# Does anyone else on MT surf?



## Makalakumu

Who surfs?  Where?  Lets talk about it!


----------



## theletch1

Just the net, dude.


----------



## Xue Sheng

Oh HERE we go  another shamless "HEY!!! I live in Hawaii" thread 

Nope never surfed and never wanted to, I never had the desire to troll for sharks and be the bait at the same time :uhyeah:

I am however considering snowboarding, does that count


----------



## Makalakumu

Hawaii isn't the only place you can surf.  Heck, I used to body surf on Lake Superior when the conditions were right and the waves were breaking regularly.

Right now, I'm just learning to ride a longboard.  I can paddle out and catch waves okay.  Getting up on the board is easier because of my MA training.  

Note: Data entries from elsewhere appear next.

Background: an optimization exercise with open tools, aiming at small area, a short achievable clock period and few clock cycles. Do not read the settings as production practice. At most, simulation tests tie the RTL to the original design; equivalence was not proved. Only the layout flow was run in runs 1 to 7; the RTL was not checked for function there. Power and IR drop assume default switching activity.

`design/flow/run.sh`:
```
#!/bin/bash
# synth_recipe.tcl (not shown) runs the flow's synth.tcl, then flattens the netlist and writes it again
# the make line also repeats each setting of config.mk as NAME=value (left out here)
make -C /OpenROAD-flow-scripts/flow DESIGN_CONFIG=/design/flow/config.mk WORK_HOME=/design/flow/orfs CLKGATE_MAP_FILE= SYNTH_SCRIPT=/design/flow/synth_recipe.tcl finish
```
`design/flow/config.mk`:
```
export PLATFORM = sky130hd
export DESIGN_NAME = apb_ram
export DESIGN_NICKNAME = apb_ram
export VERILOG_FILES = /design/flow/design.v
export SDC_FILE = /design/flow/constraint.sdc
export NUM_CORES = 4
export LEC_CHECK = 0
export CAP_MARGIN = 20
export CORE_MARGIN = 2
export CORE_UTILIZATION = 40
export SLEW_MARGIN = 20
```
`design/flow/constraint.sdc`:
```
create_clock -name core_clock -period 2.6 [get_ports {pclk}]
set_input_delay 0.5200 -clock core_clock [delete_from_list [all_inputs] [get_ports {pclk}]]
set_output_delay 0.5200 -clock core_clock [all_outputs]
set_load 0.01 [all_outputs]
```
`design/flow/design.v`:
```
module apb_ram (
  input presetn,
  input pclk,
  input psel,
  input penable,
  input pwrite,
  input [31:0] paddr, pwdata,
  output reg [31:0] prdata,
  output pready,
  output reg pslverr
);
  wire [31:0] mem [0:31];
  wire [4:0]  a   = paddr[4:0];
  wire        wr  = psel & penable & pwrite & ~pslverr;
  wire [31:0] wd  = pwdata & {32{presetn}};
  assign pready = penable;
  always @(posedge pclk) begin
    prdata  <= rd;
    pslverr <= |paddr[31:5];
  end
  wire [31:0] l1 [0:7];
  wire [31:0] l2 [0:1];
  wire [31:0] rd = a[4] ? l2[1] : l2[0];
  genvar i;
  generate
    for (i = 0; i < 8; i = i + 1) begin : g_l1
      assign l1[i] = a[1] ? (a[0] ? mem[4*i+3] : mem[4*i+2])
                          : (a[0] ? mem[4*i+1] : mem[4*i]);
    end
    for (i = 0; i < 2; i = i + 1) begin : g_l2
      assign l2[i] = a[3] ? (a[2] ? l1[4*i+3] : l1[4*i+2])
                          : (a[2] ? l1[4*i+1] : l1[4*i]);
    end
  endgenerate
  generate
    for (i = 0; i < 32; i = i + 1) begin : g_word
      reg [31:0] q;
      always @(posedge pclk)
        if (!presetn || (wr && a == i))
          q <= wd;
      assign mem[i] = q;
    end
  endgenerate
endmodule
```
==> results of run 1 <==
-- per-layer routing --
layer / wire length (um) / share of wire [%]
met1: 42800 / 44
met2: 44700 / 46
met3: 7370 / 7.6
met4: 1880 / 1.9
met5: 13 / 0.013
-- cells in the mapped netlist (3+ instances only) --
cell type,number
edfxtp_1,1024
mux2i_1,248
mux4_2,132
o22ai_1,62
clkbuf_1,52
a22oi_1,46
buf_2,38
nand2_1,37
and2_1,34
a21oi_1,33
dfxtp_1,33
o21ai_0,32
o221ai_1,32
nand3_1,31
a2bb2oi_1,30
buf_4,23
nor2_1,19
a32oi_1,16
nor3_1,16
buf_6,7
nor4_1,6
or3_1,4
nand2b_1,3
-- how the worst max path moves through the flow --
stage | to | cells after the start | start | slack, ns
floorplan | g_word[24].q[0]$_DFFE_PP_ | 5 | paddr[2] | -0.25
global placement | g_word[11].q[6]$_DFFE_PP_ | 9 | penable | -0.06
detailed placement | g_word[11].q[6]$_DFFE_PP_ | 9 | penable | -0.04
CTS | prdata[19] | 1 | prdata[19]$_DFF_P_ | 0.36
global route | prdata[19] | 1 | prdata[19]$_DFF_P_ | 0.38
finish | prdata[19] | 1 | prdata[19]$_DFF_P_ | 0.42
This design comes from an exercise in tuning for small area on the open sky130 flow, not from production work. The RTL was checked by simulation tests, not by an equivalence proof against the original design. No driver is modelled on the clock port, so clock power and skew are understated where the tree is cut down; a real chip needs a root buffer or a tree. Power is estimated from default activity; no workload was simulated.

==> run a: inputs <==
## esaxi
module esaxi ( 
   wr_access, wr_packet, rd_access, rd_packet, rr_wait, s_axi_arready,
   s_axi_awready, s_axi_bid, s_axi_bresp, s_axi_bvalid, s_axi_rid,
   s_axi_rdata, s_axi_rlast, s_axi_rresp, s_axi_rvalid, s_axi_wready,
   wr_wait, rd_wait, rr_access, rr_packet, s_axi_aclk, s_axi_aresetn,
   s_axi_arid, s_axi_araddr, s_axi_arburst, s_axi_arcache,
   s_axi_arlock, s_axi_arlen, s_axi_arprot, s_axi_arqos, s_axi_arsize,
   s_axi_arvalid, s_axi_awid, s_axi_awaddr, s_axi_awburst,
   s_axi_awcache, s_axi_awlock, s_axi_awlen, s_axi_awprot,
   s_axi_awqos, s_axi_awsize, s_axi_awvalid, s_axi_bready,
   s_axi_rready, s_axi_wid, s_axi_wdata, s_axi_wlast, s_axi_wstrb,
   s_axi_wvalid
   );
export LEC_CHECK = 0
export ABC_AREA = 1
export CAP_MARGIN = 20
export CORE_MARGIN = 2
export CORE_UTILIZATION = 55
export PLACE_DENSITY = 0.85
export SLEW_MARGIN = 20
create_clock -name core_clock -period 10.0 [get_ports {s_axi_aclk}]
standard.sh (not shown) runs the stock make flow with config.mk's settings and CLKGATE_MAP_FILE= SYNTH_SCRIPT=/design/flow/synth_recipe.tcl, a recipe that flattens the netlist after the stock synthesis.
==> flow/flow/run.sh <==
#!/bin/bash
# Standard ORFS layout (bash standard.sh) with these changes to how the layout is made:
#  - synthesis is synth_recipe.tcl unchanged, except that Yosys's abc call maps
#    the logic with flow/area.abc (an area-oriented ABC script);
#  - port buffers use the smallest buffer cell (buf_1);
#  - constant outputs keep the one tie cell per value that synthesis made
#    (no repair_tie_fanout);
#  - the clock tree is built by flow/cts_manual.tcl (a PRE_CTS hook): groups of
#    at most MY_CTS_MAX_SINKS flip-flops, one leaf buffer per group, one root
#    buffer; the rest of the CTS step (legalisation, timing repair) is ORFS's.
set -euo pipefail
here=$(pwd)
export FLOW_SYNTH_TCL="$here/synth_recipe.tcl"
export MY_ABC_SCRIPT="$here/flow/area.abc"
export BUFFER_PORTS_ARGS="-buffer_cell sky130_fd_sc_hd__buf_1"
export SKIP_REPAIR_TIE_FANOUT=1
export PLACE_PINS_ARGS="${MY_PLACE_PINS_ARGS:--min_distance 1 -min_distance_in_tracks}"
export PRE_CTS_TCL="$here/flow/cts_manual.tcl"
export MY_CTS_CLOCK=s_axi_aclk
export MY_CTS_LEAF=sky130_fd_sc_hd__clkbuf_8
export MY_CTS_ROOT=sky130_fd_sc_hd__clkbuf_8
export MY_CTS_MAX_SINKS=${MY_CTS_MAX_SINKS:-20}
export MY_CTS_MAX_HP_UM=${MY_CTS_MAX_HP_UM:-1000}
bash standard.sh SYNTH_SCRIPT="$here/flow/synth_wrap.tcl" finish > standard_flow.log 2>&1
Other scripts of this flow, unchanged in this note and not shown: flow/flow/area.abc, flow/flow/cts_manual.tcl, flow/flow/synth_wrap.tcl
==> inputs of run b, as changes to run a <==
--- a/flow/design.v
+++ b/flow/design.v
@@ -103,14 +103,15 @@
    output 	      s_axi_wready;
    reg 		      s_axi_awready;
    reg 		      s_axi_wready;
    reg 		      s_axi_bvalid;
    reg 		      s_axi_arready;
    reg 		      s_axi_rvalid;
    reg [31:0] 	      s_axi_rdata;
+   reg 		      rresp_err;
    reg [S_IDW-1:0]    s_axi_rid;
    reg [S_IDW-1:0]    axi_bid;
    reg 		      wr_access;
    reg 		      rd_access;
    reg 		      write_active;
    reg 		      b_wait;
    reg 		      pre_wr_en;
@@ -217,15 +218,15 @@
 		     .ctrlmode_out	(5'b0),
 		     .dstaddr_out	({wr_addr[31:2], wr_lane[1:0]}),
 		     .data_out		(wr_data[DW-1:0]),
 		     .srcaddr_out	(32'b0)
 		     );
    reg [31:0] 	      rd_addr;
    reg [1:0] 	      rd_size;
-   reg [7:0] 	      rd_left_n;     
+   reg [7:0] 	      rd_len;
    always @(posedge s_axi_aclk)
      if (~s_axi_aresetn)
        begin
 	  s_axi_arready <= 1'b0;
 	  read_active   <= 1'b0;
 	  rd_next       <= 1'b0;
 	  rd_access     <= 1'b0;
@@ -242,70 +243,69 @@
 	    read_active <= 1'b0;
 	  rd_next   <= ar_fire | (r_fire & ~s_axi_rlast);
 	  rd_access <= rd_next;
        end
    wire 	      rd_incr = r_fire & (s_axi_arburst == 2'b01);
    wire [31:2] 	      rd_carry;
    wire [31:2] 	      rd_addr_inc;
-   wire [7:0] 	      rd_lcarry;
-   wire [7:0] 	      rd_left_n_inc;
+   wire [7:0] 	      rd_borrow;
+   wire [7:0] 	      rd_len_dec;
    assign rd_carry[2]  = rd_incr;
-   assign rd_lcarry[0] = r_fire;
+   assign rd_borrow[0] = r_fire;
    generate
       for (gi = 2; gi < 32; gi = gi + 1) begin : g_rd_inc
 	 assign rd_addr_inc[gi] = rd_addr[gi] ^ rd_carry[gi];
 	 if (gi < 31) begin : g_c
 	    assign rd_carry[gi+1] = rd_carry[gi] & rd_addr[gi];
 	 end
       end
-      for (gi = 0; gi < 8; gi = gi + 1) begin : g_rd_left
-	 assign rd_left_n_inc[gi] = rd_left_n[gi] ^ rd_lcarry[gi];
+      for (gi = 0; gi < 8; gi = gi + 1) begin : g_rd_dec
+	 assign rd_len_dec[gi] = rd_len[gi] ^ rd_borrow[gi];
 	 if (gi < 7) begin : g_b
-	    assign rd_lcarry[gi+1] = rd_lcarry[gi] & rd_left_n[gi];
+	    assign rd_borrow[gi+1] = rd_borrow[gi] & ~rd_len[gi];
 	 end
       end
    endgenerate
    always @(posedge s_axi_aclk)
      begin
 	if (s_axi_arready)
 	  begin
 	     rd_size   <= s_axi_arsize[1:0];
 	     s_axi_rid <= s_axi_arid;
 	  end
 	rd_addr[31:2] <= s_axi_arready ? s_axi_araddr[31:2] : rd_addr_inc;
 	rd_addr[1:0]  <= s_axi_arready ? s_axi_araddr[1:0] :
 			 rd_addr[1:0] & {2{~rd_incr}};
-	rd_left_n     <= s_axi_arready ? ~s_axi_arlen : rd_left_n_inc;
+	rd_len        <= s_axi_arready ? s_axi_arlen : rd_len_dec;
      end
-   assign s_axi_rlast = &rd_left_n;
+   assign s_axi_rlast = ~(|rd_len);
    emesh2packet e2p_rd (
 		     .packet_out	(rd_packet[PW-1:0]),
 		     .write_out		(1'b0),
 		     .datamode_out	(rd_size[1:0]),
 		     .ctrlmode_out	(5'b0),
 		     .dstaddr_out	(rd_addr[AW-1:0]),
 		     .data_out		(32'b0),
 		     .srcaddr_out	(RETURN_ADDR)
 		     );
    wire [DW-1:0]      rr_data;
    reg 		      tmo_armed;
-   reg 		      tmo_err;       
+   reg 		      tmo_expired;
    packet2emesh p2e_rr (
 			  .write_in		(),
 			  .datamode_in		(),
 			  .ctrlmode_in		(),
 			  .dstaddr_in		(),
 			  .data_in		(rr_data[DW-1:0]),
 			  .srcaddr_in		(),
 			  .packet_in		(rr_packet[PW-1:0])
 			  );
    assign rr_wait = 1'b0;
-   wire 	      tmo_fire         = tmo_err & ~s_axi_rvalid;
-   wire 	      rr_return_access = rr_access | tmo_fire;
-   wire [31:0] 	      rr_return_data   = tmo_err ? 32'hDEADBEEF : rr_data;
+   wire 	      rr_return_access = rr_access | tmo_expired;
+   wire [31:0] 	      rr_return_data   = tmo_expired ? 32'hDEADBEEF : rr_data;
    always @(posedge s_axi_aclk)
      if (~s_axi_aresetn)
        s_axi_rvalid <= 1'b0;
      else if (rr_return_access)
        s_axi_rvalid <= 1'b1;
      else if (s_axi_rready)
        s_axi_rvalid <= 1'b0;
@@ -317,30 +317,30 @@
        default: rr_fmt = rr_return_data;
      endcase
    wire [16:0] 	      tmo_count = s_axi_rdata[16:0];
    wire 	      tmo_zero  = &tmo_count;
    always @(posedge s_axi_aclk)
      if (~s_axi_rvalid)
        begin
+	  rresp_err          <= tmo_expired;
 	  s_axi_rdata[31:17] <= rr_fmt[31:17];
 	  if (rr_return_access)
 	    s_axi_rdata[16:0] <= rr_fmt[16:0];
 	  else if (tmo_armed)
 	    s_axi_rdata[16:0] <= {tmo_count[15:0], tmo_count[16] ^ tmo_count[13]};
 	  else
 	    s_axi_rdata[16:0] <= 17'h001FC;
        end
-   assign s_axi_rresp = {tmo_err, 1'b0};
+   assign s_axi_rresp = {rresp_err, 1'b0};
    always @(posedge s_axi_aclk)
      if (~s_axi_aresetn)
        begin
-	  tmo_armed <= 1'b0;
-	  tmo_err   <= 1'b0;
+	  tmo_armed   <= 1'b0;
+	  tmo_expired <= 1'b0;
        end
      else
        begin
-	  tmo_armed <= tmo_armed ? (~rr_access & ~tmo_zero) :
-		       (~tmo_err & ar_fire);
-	  tmo_err   <= (tmo_armed & ~rr_access & tmo_zero) |
-		       (tmo_err & ~r_fire);
+	  tmo_armed   <= tmo_armed ? (~rr_access & ~tmo_zero) :
+			 (~tmo_expired & ar_fire);
+	  tmo_expired <= tmo_armed & ~rr_access & tmo_zero;
        end
 endmodule  
==> comparison table <==
metric	run b	run a
Crit-path max cell delay	0.20 ns	0.21 ns
Post-CTS clock slew at the launch and capture registers of the worst setup and hold paths	0.11 ns	0.12 ns
Iteration count of the initial detailed-routing pass	5	8
Count of buffering cells on the critical path with inverters included	1	2
Power Density	177 nW/um^2	177 nW/um^2
Gate count after technology mapping	723	716
Total length of routed wires	19200 um	19400 um
EDFF count, synth	62	61
XOR/XNOR Fraction of Synth Area	0%	0.104%
Share of the final layout cell area in sequential cells	52.7%	52.5%
Proportion of synthesized chip area in sequential cells	58.1%	58.1%
GR met2 Demand/Resource	38.4%	38.9%
Result of the run	timing/DRC/antenna clean	timing/DRC/antenna clean
In every run of this note, the design's own scripts or RTL, not TritonCTS, make the clock network.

I mostly hang on breaks where the waves get no bigger then 3-6 feet.  Any more then that and I get slammed.  I'm just not that good yet.  

There are some good breaks on the south shore of Oahu that are pretty consistent.  Queen's, Canoes, White Plains, Barber's Point are mostly where I'm at.  

The other day I scraped up my leg on the coral after a wipe out.  That ended my surfing for a while.  It's not a good idea to mix chumming with surfing.


----------



## terryl965

When I lived in California every morning we would hit the beach for some surfing, Huntington Beach and Laguna Beach has some great waves.


----------



## Makalakumu

Did anyone else find that their MA training helped with surfing?

I found that it helps my strength, stamina, and balance out on the waves.  Also, with ukemi, I feel pretty comfortable falling.  Except on coral.  Thats like falling on a cheese grater.


----------



## terryl965

yea my balance was always better whaen I was surfing.


----------



## JadecloudAlchemist

I surf. My dad surfed and he taught me.

 I surfed up and down Florida. My dad use to take me to Sebastian inlet and on the way up tell me about all the shark attack that happen there and then throw me in the water!!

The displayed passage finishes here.